# Activity:
Scan the entries for "under". Every line that holds it is to be copied.

Extracted data Block Start

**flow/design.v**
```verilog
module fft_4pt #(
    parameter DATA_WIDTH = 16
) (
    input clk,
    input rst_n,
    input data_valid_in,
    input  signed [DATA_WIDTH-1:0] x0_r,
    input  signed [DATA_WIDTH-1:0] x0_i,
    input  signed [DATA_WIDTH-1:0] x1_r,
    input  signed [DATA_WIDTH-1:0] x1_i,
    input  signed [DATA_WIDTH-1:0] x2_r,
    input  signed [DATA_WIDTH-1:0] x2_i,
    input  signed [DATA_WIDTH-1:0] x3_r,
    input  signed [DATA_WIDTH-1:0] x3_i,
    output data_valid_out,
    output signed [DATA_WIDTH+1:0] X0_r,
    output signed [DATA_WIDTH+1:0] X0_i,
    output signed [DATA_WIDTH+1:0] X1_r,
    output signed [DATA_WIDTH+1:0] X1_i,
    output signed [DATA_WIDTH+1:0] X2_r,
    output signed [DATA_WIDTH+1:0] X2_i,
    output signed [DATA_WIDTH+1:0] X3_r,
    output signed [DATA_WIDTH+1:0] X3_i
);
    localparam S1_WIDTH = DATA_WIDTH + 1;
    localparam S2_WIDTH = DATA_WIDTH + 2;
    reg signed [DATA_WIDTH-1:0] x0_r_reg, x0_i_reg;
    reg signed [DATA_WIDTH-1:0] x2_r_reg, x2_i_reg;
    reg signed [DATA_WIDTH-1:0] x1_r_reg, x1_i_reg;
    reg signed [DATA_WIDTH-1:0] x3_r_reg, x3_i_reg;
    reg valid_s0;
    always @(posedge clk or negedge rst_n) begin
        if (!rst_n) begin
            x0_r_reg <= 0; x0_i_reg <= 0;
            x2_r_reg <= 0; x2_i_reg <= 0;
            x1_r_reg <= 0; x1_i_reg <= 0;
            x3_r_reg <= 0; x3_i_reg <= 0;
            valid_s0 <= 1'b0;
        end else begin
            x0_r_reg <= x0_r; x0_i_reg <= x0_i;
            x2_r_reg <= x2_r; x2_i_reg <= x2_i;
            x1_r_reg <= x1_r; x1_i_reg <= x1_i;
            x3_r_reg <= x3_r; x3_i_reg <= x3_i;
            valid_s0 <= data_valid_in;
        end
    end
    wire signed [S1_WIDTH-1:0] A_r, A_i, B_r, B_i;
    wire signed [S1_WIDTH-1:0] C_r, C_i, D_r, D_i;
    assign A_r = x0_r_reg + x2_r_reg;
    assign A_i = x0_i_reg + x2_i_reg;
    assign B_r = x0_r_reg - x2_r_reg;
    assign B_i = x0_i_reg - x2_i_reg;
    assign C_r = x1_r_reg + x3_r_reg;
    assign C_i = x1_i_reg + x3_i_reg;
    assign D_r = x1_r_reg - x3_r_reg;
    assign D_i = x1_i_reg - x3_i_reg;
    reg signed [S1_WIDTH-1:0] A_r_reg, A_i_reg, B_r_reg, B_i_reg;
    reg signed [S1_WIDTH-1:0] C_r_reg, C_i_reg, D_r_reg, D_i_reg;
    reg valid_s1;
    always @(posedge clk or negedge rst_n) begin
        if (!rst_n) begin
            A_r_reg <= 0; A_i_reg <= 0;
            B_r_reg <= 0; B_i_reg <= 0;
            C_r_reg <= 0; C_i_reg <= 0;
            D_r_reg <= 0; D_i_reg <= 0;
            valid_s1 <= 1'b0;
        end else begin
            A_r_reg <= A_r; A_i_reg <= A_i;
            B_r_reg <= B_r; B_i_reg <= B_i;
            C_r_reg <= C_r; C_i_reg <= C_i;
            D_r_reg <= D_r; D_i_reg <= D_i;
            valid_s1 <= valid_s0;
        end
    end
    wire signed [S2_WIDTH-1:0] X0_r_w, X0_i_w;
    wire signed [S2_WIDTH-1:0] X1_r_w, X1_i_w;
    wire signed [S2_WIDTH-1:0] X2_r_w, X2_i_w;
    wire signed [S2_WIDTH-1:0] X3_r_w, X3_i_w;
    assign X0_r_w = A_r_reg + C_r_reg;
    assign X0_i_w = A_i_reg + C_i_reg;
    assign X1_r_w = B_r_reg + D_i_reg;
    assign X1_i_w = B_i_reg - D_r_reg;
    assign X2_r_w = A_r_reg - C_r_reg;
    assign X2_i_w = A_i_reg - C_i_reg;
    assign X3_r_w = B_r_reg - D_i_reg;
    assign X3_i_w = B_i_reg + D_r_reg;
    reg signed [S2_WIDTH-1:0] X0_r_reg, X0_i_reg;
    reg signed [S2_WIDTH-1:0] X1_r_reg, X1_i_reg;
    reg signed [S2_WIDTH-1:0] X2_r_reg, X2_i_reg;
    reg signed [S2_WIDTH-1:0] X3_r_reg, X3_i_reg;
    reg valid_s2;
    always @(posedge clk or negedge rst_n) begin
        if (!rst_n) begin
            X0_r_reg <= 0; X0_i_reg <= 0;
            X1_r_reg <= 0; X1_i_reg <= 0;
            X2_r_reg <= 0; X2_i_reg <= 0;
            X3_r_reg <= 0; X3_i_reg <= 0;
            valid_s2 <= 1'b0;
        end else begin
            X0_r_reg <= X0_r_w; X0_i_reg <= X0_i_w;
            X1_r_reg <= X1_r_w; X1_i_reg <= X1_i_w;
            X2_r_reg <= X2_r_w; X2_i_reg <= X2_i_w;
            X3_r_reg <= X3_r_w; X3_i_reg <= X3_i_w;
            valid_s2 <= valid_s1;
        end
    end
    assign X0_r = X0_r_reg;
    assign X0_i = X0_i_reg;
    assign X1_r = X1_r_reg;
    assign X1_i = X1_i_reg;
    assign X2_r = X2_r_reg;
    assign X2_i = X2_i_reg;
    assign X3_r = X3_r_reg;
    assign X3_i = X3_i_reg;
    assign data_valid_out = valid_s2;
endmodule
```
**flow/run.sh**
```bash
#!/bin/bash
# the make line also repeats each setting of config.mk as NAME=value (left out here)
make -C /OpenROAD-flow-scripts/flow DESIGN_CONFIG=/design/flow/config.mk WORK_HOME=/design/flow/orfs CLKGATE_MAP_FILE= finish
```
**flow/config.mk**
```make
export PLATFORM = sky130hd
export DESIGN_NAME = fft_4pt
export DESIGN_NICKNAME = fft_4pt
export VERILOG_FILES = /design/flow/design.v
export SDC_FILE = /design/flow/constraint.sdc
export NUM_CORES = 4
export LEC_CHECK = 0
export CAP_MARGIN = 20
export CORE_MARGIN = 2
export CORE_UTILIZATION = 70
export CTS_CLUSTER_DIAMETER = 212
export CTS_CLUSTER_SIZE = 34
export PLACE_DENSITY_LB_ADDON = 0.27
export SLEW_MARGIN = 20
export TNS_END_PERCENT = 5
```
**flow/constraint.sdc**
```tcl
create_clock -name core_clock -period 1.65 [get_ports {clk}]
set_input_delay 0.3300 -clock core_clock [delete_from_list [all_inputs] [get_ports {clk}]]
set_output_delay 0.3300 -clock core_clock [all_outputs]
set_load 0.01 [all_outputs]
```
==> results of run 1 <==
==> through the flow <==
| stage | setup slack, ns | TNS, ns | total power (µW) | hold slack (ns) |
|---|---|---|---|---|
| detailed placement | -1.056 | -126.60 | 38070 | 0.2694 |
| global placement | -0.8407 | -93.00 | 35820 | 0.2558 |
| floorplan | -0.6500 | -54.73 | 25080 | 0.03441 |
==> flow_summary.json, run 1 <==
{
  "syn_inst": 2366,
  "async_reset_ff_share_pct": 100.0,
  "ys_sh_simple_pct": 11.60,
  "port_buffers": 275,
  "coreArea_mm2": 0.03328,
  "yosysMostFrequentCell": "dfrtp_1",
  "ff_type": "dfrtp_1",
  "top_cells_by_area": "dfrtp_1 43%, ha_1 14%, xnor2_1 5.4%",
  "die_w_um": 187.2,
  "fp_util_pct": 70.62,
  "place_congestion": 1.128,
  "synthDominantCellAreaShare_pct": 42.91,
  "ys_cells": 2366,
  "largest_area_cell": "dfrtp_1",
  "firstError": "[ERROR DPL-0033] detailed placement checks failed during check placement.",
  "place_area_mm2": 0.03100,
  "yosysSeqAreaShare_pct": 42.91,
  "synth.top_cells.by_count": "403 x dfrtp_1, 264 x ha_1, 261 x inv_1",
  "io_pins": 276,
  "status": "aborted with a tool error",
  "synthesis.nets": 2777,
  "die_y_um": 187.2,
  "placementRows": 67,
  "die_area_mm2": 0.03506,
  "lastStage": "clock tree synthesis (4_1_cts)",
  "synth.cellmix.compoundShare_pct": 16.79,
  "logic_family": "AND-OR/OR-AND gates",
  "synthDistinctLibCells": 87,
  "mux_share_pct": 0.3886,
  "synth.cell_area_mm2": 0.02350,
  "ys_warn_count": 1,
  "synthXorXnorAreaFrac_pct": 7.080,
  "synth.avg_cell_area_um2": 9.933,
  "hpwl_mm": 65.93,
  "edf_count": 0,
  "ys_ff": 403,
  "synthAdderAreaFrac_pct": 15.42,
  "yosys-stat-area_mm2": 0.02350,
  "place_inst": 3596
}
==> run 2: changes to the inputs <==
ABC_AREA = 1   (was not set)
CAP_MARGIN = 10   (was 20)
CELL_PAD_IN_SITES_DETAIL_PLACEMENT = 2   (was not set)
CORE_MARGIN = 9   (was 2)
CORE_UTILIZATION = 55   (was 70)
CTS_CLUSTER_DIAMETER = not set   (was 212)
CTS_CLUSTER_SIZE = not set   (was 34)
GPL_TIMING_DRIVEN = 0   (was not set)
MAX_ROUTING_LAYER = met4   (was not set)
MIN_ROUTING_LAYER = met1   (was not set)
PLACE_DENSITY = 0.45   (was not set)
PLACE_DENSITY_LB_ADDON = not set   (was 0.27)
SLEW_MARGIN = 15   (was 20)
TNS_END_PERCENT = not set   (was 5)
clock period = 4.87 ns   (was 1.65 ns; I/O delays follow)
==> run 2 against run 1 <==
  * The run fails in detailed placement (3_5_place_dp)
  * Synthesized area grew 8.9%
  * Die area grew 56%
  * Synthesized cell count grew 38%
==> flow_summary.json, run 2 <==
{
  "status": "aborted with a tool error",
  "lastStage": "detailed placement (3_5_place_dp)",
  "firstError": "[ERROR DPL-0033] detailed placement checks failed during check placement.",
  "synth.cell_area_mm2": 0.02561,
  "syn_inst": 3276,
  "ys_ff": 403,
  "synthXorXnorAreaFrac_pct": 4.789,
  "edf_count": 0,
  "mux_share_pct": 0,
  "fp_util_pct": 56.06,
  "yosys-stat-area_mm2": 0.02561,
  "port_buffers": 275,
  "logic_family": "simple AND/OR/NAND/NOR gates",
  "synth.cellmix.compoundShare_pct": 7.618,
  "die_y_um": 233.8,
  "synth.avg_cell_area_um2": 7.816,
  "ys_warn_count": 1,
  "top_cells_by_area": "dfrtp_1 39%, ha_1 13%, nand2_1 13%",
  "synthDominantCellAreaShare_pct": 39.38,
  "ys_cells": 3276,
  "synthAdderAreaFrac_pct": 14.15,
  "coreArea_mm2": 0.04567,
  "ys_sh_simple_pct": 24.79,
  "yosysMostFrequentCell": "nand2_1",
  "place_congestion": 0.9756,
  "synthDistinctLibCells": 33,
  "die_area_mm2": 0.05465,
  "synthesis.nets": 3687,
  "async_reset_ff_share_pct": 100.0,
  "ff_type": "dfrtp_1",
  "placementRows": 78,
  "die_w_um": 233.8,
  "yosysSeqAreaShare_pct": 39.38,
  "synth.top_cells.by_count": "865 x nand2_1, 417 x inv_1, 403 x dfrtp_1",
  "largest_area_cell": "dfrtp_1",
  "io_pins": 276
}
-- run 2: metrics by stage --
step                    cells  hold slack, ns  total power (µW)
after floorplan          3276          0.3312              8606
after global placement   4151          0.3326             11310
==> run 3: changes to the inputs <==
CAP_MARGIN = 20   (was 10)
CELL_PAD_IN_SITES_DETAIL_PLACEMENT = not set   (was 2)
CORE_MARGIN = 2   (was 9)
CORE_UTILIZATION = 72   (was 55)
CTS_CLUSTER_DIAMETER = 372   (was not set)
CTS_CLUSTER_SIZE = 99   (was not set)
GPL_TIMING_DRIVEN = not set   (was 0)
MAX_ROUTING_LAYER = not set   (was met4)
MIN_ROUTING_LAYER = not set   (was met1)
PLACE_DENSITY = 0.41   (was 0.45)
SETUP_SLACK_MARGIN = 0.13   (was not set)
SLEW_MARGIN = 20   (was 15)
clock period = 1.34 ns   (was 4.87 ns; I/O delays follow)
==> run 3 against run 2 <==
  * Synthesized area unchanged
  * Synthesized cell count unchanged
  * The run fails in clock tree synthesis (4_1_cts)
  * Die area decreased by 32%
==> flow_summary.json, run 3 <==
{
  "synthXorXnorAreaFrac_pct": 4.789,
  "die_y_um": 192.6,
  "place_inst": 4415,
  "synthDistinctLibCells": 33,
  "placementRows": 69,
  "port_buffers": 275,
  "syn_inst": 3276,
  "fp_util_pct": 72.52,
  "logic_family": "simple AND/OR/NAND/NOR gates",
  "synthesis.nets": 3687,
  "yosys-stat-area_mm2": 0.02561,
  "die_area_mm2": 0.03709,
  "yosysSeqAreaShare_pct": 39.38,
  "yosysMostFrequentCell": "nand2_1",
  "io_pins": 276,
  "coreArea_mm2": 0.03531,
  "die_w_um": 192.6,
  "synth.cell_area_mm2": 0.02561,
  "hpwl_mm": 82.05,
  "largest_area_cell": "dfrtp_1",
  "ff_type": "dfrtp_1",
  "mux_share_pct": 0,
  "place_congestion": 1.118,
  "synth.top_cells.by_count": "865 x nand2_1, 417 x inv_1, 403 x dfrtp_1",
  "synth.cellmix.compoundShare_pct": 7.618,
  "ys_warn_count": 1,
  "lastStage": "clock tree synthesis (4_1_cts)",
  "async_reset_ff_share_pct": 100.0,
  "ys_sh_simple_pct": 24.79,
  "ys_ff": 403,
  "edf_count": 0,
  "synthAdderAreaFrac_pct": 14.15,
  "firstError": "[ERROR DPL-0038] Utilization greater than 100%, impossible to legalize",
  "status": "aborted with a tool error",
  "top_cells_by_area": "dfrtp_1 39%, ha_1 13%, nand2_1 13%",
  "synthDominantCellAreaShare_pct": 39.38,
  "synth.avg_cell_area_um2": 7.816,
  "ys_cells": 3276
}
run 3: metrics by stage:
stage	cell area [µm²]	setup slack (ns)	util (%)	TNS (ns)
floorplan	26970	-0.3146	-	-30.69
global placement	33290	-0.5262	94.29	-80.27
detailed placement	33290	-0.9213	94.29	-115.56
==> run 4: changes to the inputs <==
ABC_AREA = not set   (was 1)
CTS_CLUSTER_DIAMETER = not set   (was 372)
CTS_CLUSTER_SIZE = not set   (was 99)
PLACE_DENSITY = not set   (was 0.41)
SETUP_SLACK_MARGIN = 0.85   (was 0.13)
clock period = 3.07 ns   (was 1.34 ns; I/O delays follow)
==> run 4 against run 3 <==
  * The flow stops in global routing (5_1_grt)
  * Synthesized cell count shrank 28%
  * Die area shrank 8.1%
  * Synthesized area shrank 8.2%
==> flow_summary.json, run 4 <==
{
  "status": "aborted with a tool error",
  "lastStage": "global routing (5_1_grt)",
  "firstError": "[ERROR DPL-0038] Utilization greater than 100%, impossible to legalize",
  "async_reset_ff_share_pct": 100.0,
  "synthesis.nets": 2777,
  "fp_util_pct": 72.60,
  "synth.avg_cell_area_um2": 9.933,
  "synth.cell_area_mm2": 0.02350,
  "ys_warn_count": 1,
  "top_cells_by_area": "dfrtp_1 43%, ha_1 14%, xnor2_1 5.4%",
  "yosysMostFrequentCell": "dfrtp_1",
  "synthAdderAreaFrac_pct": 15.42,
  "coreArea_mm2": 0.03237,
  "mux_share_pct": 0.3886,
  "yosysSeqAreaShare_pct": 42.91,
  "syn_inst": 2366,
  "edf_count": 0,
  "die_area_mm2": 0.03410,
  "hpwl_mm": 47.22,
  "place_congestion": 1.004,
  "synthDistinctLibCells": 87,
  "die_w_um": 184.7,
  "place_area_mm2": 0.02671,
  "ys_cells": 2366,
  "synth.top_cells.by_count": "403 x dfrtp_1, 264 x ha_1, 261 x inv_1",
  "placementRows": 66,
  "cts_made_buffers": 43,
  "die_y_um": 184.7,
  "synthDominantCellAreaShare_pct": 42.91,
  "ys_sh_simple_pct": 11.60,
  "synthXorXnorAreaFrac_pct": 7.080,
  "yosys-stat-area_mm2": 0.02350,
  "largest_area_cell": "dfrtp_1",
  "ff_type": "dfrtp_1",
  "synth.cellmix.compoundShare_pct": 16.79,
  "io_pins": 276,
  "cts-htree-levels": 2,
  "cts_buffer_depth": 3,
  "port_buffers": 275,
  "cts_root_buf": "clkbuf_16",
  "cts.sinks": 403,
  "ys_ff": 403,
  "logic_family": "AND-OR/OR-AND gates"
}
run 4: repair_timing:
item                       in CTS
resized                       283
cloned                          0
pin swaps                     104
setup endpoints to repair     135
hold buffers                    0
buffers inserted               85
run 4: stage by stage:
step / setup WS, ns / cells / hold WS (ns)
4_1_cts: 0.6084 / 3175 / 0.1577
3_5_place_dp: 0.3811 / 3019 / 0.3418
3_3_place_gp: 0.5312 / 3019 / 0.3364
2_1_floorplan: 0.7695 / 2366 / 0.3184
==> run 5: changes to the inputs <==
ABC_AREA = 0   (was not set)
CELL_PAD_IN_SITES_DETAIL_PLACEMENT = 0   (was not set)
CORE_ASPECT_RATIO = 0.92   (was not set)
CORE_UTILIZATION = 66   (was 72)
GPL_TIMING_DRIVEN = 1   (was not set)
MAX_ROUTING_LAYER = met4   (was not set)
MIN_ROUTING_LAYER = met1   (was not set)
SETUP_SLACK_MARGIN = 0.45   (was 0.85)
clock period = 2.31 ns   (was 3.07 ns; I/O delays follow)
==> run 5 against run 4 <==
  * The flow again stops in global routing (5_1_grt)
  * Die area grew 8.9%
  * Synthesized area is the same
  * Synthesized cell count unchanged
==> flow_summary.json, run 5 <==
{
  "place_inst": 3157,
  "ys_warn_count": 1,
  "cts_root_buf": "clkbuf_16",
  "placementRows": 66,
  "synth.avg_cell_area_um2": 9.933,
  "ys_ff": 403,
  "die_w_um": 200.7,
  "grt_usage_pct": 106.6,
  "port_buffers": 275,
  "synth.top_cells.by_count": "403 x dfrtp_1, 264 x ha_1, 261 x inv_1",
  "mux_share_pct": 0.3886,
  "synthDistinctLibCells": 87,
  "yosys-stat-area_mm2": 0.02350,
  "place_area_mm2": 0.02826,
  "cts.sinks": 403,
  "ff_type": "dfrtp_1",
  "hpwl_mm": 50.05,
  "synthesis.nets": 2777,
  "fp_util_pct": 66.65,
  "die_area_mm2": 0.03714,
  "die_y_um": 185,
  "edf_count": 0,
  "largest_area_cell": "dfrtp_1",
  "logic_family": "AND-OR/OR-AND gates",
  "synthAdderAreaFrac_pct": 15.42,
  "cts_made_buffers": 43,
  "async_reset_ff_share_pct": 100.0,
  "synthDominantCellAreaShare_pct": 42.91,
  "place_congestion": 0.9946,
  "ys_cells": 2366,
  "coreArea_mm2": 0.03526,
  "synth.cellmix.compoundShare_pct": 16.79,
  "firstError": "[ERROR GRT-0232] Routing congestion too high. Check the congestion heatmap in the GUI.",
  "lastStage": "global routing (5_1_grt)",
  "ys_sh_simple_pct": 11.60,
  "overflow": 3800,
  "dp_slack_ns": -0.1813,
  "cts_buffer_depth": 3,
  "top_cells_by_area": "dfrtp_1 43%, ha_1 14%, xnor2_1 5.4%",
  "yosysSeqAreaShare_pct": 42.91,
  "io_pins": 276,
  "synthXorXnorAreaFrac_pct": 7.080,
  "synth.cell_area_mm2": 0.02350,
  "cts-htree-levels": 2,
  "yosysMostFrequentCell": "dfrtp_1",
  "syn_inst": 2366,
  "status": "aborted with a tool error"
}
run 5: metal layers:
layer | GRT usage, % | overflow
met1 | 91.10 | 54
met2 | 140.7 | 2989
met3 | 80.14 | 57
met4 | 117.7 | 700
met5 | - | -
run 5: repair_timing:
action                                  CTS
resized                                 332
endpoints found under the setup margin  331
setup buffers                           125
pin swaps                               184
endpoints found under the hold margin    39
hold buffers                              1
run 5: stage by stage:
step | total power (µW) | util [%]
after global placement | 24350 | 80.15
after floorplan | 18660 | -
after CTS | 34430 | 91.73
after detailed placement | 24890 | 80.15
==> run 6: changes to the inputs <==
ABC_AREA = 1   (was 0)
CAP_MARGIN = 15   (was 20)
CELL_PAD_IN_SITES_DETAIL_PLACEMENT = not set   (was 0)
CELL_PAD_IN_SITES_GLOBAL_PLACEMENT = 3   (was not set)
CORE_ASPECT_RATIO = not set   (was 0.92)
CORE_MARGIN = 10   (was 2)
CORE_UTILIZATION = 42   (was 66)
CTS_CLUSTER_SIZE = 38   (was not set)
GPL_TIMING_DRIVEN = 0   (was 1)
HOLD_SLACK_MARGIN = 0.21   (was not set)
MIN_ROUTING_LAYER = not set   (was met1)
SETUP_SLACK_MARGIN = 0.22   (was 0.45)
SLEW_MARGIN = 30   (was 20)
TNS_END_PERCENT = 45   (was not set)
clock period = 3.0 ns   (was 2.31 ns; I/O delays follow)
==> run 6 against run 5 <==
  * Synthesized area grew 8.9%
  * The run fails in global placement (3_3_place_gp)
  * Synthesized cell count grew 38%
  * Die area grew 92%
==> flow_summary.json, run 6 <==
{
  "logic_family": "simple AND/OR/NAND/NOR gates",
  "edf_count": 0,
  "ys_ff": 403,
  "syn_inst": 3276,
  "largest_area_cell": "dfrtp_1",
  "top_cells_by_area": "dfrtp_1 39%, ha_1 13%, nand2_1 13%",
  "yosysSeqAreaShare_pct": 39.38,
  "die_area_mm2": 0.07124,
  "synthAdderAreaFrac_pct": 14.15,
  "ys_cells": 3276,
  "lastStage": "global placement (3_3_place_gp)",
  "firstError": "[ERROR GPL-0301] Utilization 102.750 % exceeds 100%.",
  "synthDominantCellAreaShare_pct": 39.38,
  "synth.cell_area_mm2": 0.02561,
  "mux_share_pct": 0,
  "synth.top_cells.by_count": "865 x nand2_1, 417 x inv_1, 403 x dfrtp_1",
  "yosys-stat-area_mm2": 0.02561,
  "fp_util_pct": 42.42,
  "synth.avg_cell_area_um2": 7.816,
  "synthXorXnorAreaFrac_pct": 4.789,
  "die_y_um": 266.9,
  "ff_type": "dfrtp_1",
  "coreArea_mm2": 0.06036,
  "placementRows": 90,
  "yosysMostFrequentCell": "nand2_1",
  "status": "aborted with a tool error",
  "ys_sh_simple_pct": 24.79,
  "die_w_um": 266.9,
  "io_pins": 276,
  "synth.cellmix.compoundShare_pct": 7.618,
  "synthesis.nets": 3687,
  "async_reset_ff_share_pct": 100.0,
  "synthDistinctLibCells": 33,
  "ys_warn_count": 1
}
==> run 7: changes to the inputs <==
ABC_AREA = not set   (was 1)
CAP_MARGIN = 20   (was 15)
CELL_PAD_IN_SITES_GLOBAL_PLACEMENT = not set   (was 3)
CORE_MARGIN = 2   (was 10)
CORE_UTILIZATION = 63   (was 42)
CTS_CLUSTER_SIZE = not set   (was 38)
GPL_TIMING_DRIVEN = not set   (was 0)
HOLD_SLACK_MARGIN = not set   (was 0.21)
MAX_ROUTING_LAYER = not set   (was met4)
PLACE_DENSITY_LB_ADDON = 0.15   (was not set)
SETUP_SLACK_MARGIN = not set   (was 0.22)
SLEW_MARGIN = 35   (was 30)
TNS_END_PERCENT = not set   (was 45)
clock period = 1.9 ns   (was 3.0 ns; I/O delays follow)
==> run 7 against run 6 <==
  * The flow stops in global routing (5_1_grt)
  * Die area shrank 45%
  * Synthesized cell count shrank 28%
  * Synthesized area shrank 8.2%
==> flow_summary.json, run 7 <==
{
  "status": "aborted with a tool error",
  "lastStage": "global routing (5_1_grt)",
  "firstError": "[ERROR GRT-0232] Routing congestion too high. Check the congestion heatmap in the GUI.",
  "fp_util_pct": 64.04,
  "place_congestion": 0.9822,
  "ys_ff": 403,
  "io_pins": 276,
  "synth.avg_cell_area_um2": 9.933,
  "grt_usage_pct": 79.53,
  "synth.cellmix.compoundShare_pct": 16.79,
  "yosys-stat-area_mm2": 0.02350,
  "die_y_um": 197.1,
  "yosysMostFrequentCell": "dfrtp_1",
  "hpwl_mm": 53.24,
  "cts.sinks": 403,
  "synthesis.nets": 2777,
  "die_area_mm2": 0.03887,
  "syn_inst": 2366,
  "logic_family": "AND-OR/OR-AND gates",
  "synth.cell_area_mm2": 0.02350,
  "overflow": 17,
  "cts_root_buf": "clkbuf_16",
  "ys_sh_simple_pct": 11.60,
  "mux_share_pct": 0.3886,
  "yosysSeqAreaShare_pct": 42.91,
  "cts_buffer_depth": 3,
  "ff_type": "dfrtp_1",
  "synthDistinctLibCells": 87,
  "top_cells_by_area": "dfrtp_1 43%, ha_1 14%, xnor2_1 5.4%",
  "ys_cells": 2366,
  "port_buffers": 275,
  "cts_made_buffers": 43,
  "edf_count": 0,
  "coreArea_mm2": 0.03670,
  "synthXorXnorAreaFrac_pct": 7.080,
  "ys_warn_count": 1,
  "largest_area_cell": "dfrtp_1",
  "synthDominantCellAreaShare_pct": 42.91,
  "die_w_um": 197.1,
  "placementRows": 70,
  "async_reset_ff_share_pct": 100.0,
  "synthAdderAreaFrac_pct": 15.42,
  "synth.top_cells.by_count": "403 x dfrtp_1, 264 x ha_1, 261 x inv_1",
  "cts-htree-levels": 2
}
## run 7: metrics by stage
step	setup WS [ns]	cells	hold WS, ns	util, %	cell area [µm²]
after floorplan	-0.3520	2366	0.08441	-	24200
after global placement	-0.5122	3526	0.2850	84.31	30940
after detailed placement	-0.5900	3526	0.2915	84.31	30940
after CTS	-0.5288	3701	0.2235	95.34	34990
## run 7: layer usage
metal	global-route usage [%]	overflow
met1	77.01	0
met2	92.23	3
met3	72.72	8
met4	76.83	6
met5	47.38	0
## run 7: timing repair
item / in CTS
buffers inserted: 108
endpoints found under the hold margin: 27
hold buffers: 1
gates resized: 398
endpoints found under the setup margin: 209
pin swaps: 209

Extracted data Block End

# Problem solution:
endpoints found under the setup margin  331
endpoints found under the hold margin    39
endpoints found under the hold margin: 27
endpoints found under the setup margin: 209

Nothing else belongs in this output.